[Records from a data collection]
────────

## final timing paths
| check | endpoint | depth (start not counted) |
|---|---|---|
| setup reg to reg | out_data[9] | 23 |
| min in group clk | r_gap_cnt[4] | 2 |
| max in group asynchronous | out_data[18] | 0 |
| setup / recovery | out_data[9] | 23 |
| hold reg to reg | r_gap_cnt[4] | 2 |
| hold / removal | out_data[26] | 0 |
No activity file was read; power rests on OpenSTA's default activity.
===== src/rtl/pipe_pkg.sv =====
// Shared definitions for the inter-stage pipeline registers:
// state encoding, per-boundary bundle widths and the instruction NOP.
package pipe_pkg;

    typedef logic [1:0] pipe_state_t;

    // The encoding doubles as the occupancy count
    localparam pipe_state_t ST_EMPTY = 2'd0;
    localparam pipe_state_t ST_ONE   = 2'd1;
    localparam pipe_state_t ST_FULL  = 2'd2;

    localparam int IF_ID_W  = 64;
    localparam int ID_EX_W  = 128;
    localparam int EX_MEM_W = 106;
    localparam int MEM_WB_W = 71;

    // addi x0, x0, 0
    localparam logic [31:0] NOP_BUBBLE = 32'h0000_0013;

endpackage


===== src/rtl/pipe_dffe.sv =====
// Enabled register with an optional synchronous clear to a fixed value.
// Clear has priority over enable.
module pipe_dffe #(
    parameter int               WIDTH   = 32,
    parameter logic [WIDTH-1:0] CLR_VAL = '0,
    parameter bit               CLR_EN  = 1'b1
) (
    input  logic             Clk,
    input  logic             clr,
    input  logic             en,
    input  logic [WIDTH-1:0] d,
    output logic [WIDTH-1:0] q
);

    always_ff @(posedge Clk) begin
        if (CLR_EN && clr)
            q <= CLR_VAL;
        else if (en)
            q <= d;
    end

endmodule


===== src/rtl/pipe_skid_reg.sv =====
// Pipeline stage register with valid/ready handshake and a two-entry skid
// buffer; every output is taken straight from flops or a decode of the state.
//
//   state    | meaning
//   ---------+-----------------------------------------------
//   ST_EMPTY | nothing held, out_data = BUBBLE
//   ST_ONE   | head entry in main, skid unused
//   ST_FULL  | head in main, next entry in skid, in_ready = 0
module pipe_skid_reg #(
    parameter int               WIDTH  = 32,
    parameter logic [WIDTH-1:0] BUBBLE = {WIDTH{1'b0}}
) (
    input  logic             Clk,
    input  logic             Rst,
    input  logic             Flush,
    input  logic             in_valid,
    output logic             in_ready,
    input  logic [WIDTH-1:0] in_data,
    output logic             out_valid,
    input  logic             out_ready,
    output logic [WIDTH-1:0] out_data,
    output logic [1:0]       count
);
    import pipe_pkg::*;

    pipe_state_t      state, state_nxt;
    logic             in_xfer, out_xfer;
    logic             main_clr, main_en, skid_en;
    logic [WIDTH-1:0] main_d, skid_q;

    assign in_ready  = (state != ST_FULL);
    assign out_valid = (state != ST_EMPTY);
    assign count     = state;
    assign in_xfer   = in_valid & in_ready;
    assign out_xfer  = out_valid & out_ready;

    always_comb begin
        state_nxt = state;
        main_clr  = 1'b0;
        main_en   = 1'b0;
        main_d    = in_data;
        skid_en   = 1'b0;
        if (Flush) begin
            // an accepted input this cycle is discarded along with the rest
            state_nxt = ST_EMPTY;
            main_clr  = 1'b1;
        end else begin
            case (state)
                ST_EMPTY: begin
                    if (in_xfer) begin
                        state_nxt = ST_ONE;
                        main_en   = 1'b1;
                    end
                end
                ST_ONE: begin
                    if (in_xfer && out_xfer) begin
                        main_en = 1'b1;
                    end else if (in_xfer) begin
                        state_nxt = ST_FULL;
                        skid_en   = 1'b1;
                    end else if (out_xfer) begin
                        state_nxt = ST_EMPTY;
                        main_clr  = 1'b1;
                    end
                end
                ST_FULL: begin
                    if (out_xfer) begin
                        state_nxt = ST_ONE;
                        main_en   = 1'b1;
                        main_d    = skid_q;
                    end
                end
                default: begin
                    state_nxt = ST_EMPTY;
                    main_clr  = 1'b1;
                end
            endcase
        end
    end

    always_ff @(posedge Clk) begin
        if (Rst)
            state <= ST_EMPTY;
        else
            state <= state_nxt;
    end

    pipe_dffe #(.WIDTH(WIDTH), .CLR_VAL(BUBBLE), .CLR_EN(1'b1)) u_main (
        .Clk (Clk),
        .clr (Rst | main_clr),
        .en  (main_en),
        .d   (main_d),
        .q   (out_data)
    );

    // skid contents are don't-care whenever it is not the second entry
    pipe_dffe #(.WIDTH(WIDTH), .CLR_VAL('0), .CLR_EN(1'b0)) u_skid (
        .Clk (Clk),
        .clr (1'b0),
        .en  (skid_en),
        .d   (in_data),
        .q   (skid_q)
    );

endmodule


===== config.mk =====
export PLATFORM = sky130hd
export DESIGN_NAME = pipe_skid_reg
export DESIGN_NICKNAME = d
export VERILOG_FILES = /design/src/rtl/pipe_pkg.sv /design/src/rtl/pipe_dffe.sv /design/src/rtl/pipe_skid_reg.sv
export SDC_FILE = /design/constraint.sdc
export NUM_CORES = 1
export LEC_CHECK = 0
export CAP_MARGIN = 20
export CORE_ASPECT_RATIO = 1.2
export CORE_UTILIZATION = 44
export DETAILED_ROUTE_END_ITERATION = 10
export GPL_ROUTABILITY_DRIVEN = 0
export GPL_TIMING_DRIVEN = 0
export MAX_ROUTING_LAYER = met4
export PLACE_DENSITY = 0.75
export SYNTH_ARGS = -nofsm -noshare
export SYNTH_HDL_FRONTEND = slang
export SYNTH_SLANG_ARGS = --single-unit

===== constraint.sdc =====
create_clock -name Clk -period 4.25 [get_ports Clk]
set_input_delay 1.275 -clock Clk [delete_from_list [all_inputs] [get_ports Clk]]
set_output_delay 1.275 -clock Clk [all_outputs]
set_load 0.02 [all_outputs]

==> out/metrics.cfg <==
[outcome]
status=completed

[sta]
skew_ns=0.00497
period_needed_ns=2.85
rsz0062_at_grt=false
maxSlewHeadroom_pct=58.1
fin_setup_tns_ns=0
slew_viol_final=0
clock.fmax_mhz=351
tightestPinTransition_ns=0.627
final_hold_viol_count=0
fin_ws_ns=1.40
post-route-period-util_pct=67.0
setup_viol=0

[yosys]
synth_ff_type=dfxtp_1
syn_avg_cell_area_um2=14.2
synth_seq_cells=66
synth.most_common_cell=dfxtp_1
synth-simple-area-share_pct=7.72
synth_edf_count=32
synth_cells=196
yosysUniqueCellTypes=29
syn-cell-area_um2=2790
async_reset_ff_share_pct=0
synth_warnings=0
yosys.area_share.adder_pct=0
synth_mux_area_share_pct=11.8
yosys-top-cells-count=dfxtp_1 (34), mux2i_1 (33), nor2_1 (33)
ys_seq_area_share_pct=58.9
netlist.area_leader.share_pct=34.5
synth.area.top_cells=edfxtp_1 (34%), dfxtp_1 (24%), a211oi_2 (14%), mux2i_1 (12%), nor2_1 (4.4%)
synth_top_family_by_area=compound AO/OA/AOI/OAI gates
synth-xor-area-share_pct=0
synth_top_area_cell=edfxtp_1
synth_compound_area_share_pct=15.4
syn_nets=233

[detailed_routing]
firstDrtPassIters=4
drtIter0Drc=60
drc=0
vias=1832
wl_per_cell_um=14.4
antenna_left=0
drt-total-wl_um=5310
viasPerCell=4.98

[clock_tree]
cts_buffer_depth=2
root_buffer=clkbuf_8
clock-sinks=66
clk_latency_ns=0.34
tritoncts=built
hold_buffers=0
cts_made_buffers=9
ctsHtreeMaxLevel=3
post_cts_buffers=0
clk_pin_slew_ns=0.07
ctsResizeCount=0

[pwr]
p_seq_share_pct=51.8
p_sw_uw=339
combPwrFrac_pct=13.4
clkPwrFrac_pct=34.8
switching_share_pct=25.3
power_leakage_nw=1.25
internal_power_mw=1.00
ir_drop_mv=0.203
power.density_nw_per_um2=350
finalPower_mw=1.34

[critical_path]
setup.worst_path.start_class=flip-flop
cp_cell_sequence=or2_2 > clkdlybuf4s50_1
slowest_delay_ns=0.54
cp-end-kind=output port
critPathArrivalTime_ns=1.57
crit_fanout=9
required_ns=2.97
cp_slowest_cell=clkdlybuf4s50_1
critPathKind=reg -> out

[floorplan]
die_area_um2=6660
dieHeight_um=89.2
coreArea_um2=6090
start_util_pct=45.8
rows=31
die_w_um=74.7
ios=73

[grt]
antenna_found_initial=0
grt_util_all_layers_pct=18.0
grt_max_degree=13
grt_pass1_wl_um=8480
grt_pass1_vias=1822
gr-total-overflow=0

[cells_and_area]
n_antenna_cell=0
ff_latch_area_um2=1640
layout.nets=318
instances_no_fill=368
drive_above_1_share_pct=22.7
fillers=498
multi_input_area_um2=986
area_growth_pct=37.5

[placed_design]
port_buffers=72
post-dp-hpwl_um=3710
dp_cells=352
place_ws_ns=1.06

[min_path]
hold_path.class=reg -> reg

[job]
cap_violations=0

## final cells by class
cell class,count,share of cell area [%]
Tap cell,82,2.68
Buffer,14,4.50
Clock inverter,6,1.11
Clock buffer,10,3.59
Multi-Input combinational cell,116,25.7
Sequential cell,66,42.8
Timing Repair Buffer,74,19.6
## layer usage
metal  global-route usage [%]  share of wire, %  routed length, um
met1                     21.2                43               2300
met2                     28.2                50               2670
met3                     3.72               3.8                203
met4                     10.8               2.6                137
met5                        -                 0                  0
## flip-flops by register name, indices dropped and copies added, names as in the netlist
signal / flops
u_skid.q: 32
u_main.q: 32
count: 2
## power by group through the flow
stage,clock (mW),sequential (mW),combinational [mW]
after floorplan,0,0.728,0.0742
after global placement,0,0.709,0.178
after detailed placement,0,0.709,0.182
after CTS,0.478,0.695,0.182
after global routing,0.505,0.696,0.194
final,0.467,0.695,0.179
## final timing paths
kind / cells past startpoint / start / endpoint / slack [ns]
worst min register to register: 2 / u_main.q[31] / u_main.q[31] / 0.52
worst max-delay path: 2 / count[1] / out_valid / 1.40
worst min-delay path: 2 / u_main.q[31] / u_main.q[31] / 0.52
worst max register to register: 3 / count[1] / u_skid.q[13] / 2.52
## logic make-up after synthesis
logic type | Yosys count
compound gates | 37
buf+inv | 14
simple gates | 46
mux | 33
flops | 66
## critical path: cells and delay by family, from the launching register on
kind,cells,cell delay (ns)
AND/OR/NAND/NOR,1,0.32
flip-flops,1,0.38
buffers and inverters,1,0.54
## cell usage in the layout, fill, tap and decap left out, drive strengths merged
master / Yosys / final
a211oi: 32 / 32
a2111oi: 1 / 1
dlygate4sd1: 1 / 1
clkbuf: 0 / 10
edfxtp: 32 / 32
o21ai: 2 / 2
clkdlybuf4s50: 0 / 72
dfxtp: 34 / 34
a21oi: 1 / 1
nand2: 2 / 2
clkinvlp: 0 / 4
o22ai: 1 / 1
nand3b: 1 / 1
buf: 11 / 13
nand2b: 2 / 2
clkinv: 0 / 2
nor2b: 2 / 2
and2b: 2 / 2
nor2: 33 / 33
dlymetal6s2s: 2 / 2
nor3b: 2 / 2
and2: 1 / 1
or2: 1 / 1
mux2i: 33 / 33
## through the flow
stage          util (%)  hold WS [ns]  area [um^2]
2_1_floorplan         -         0.566         2790
3_3_place_gp       59.4         0.507         3620
3_5_place_dp       60.0         0.507         3650
4_1_cts            63.0         0.519         3830
5_1_grt            63.0         0.553         3830
6_report           63.0         0.517         3830
Note: power is estimated with default switching activity, not from simulation.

────────

> _Task objective_
Going back over the entries above, copy word for word every line from the one that has "power_leakage_nw=1.25" on through the one that has "[floorplan]".

> _Exercise result_
power_leakage_nw=1.25
internal_power_mw=1.00
ir_drop_mv=0.203
power.density_nw_per_um2=350
finalPower_mw=1.34

[critical_path]
setup.worst_path.start_class=flip-flop
cp_cell_sequence=or2_2 > clkdlybuf4s50_1
slowest_delay_ns=0.54
cp-end-kind=output port
critPathArrivalTime_ns=1.57
crit_fanout=9
required_ns=2.97
cp_slowest_cell=clkdlybuf4s50_1
critPathKind=reg -> out

[floorplan]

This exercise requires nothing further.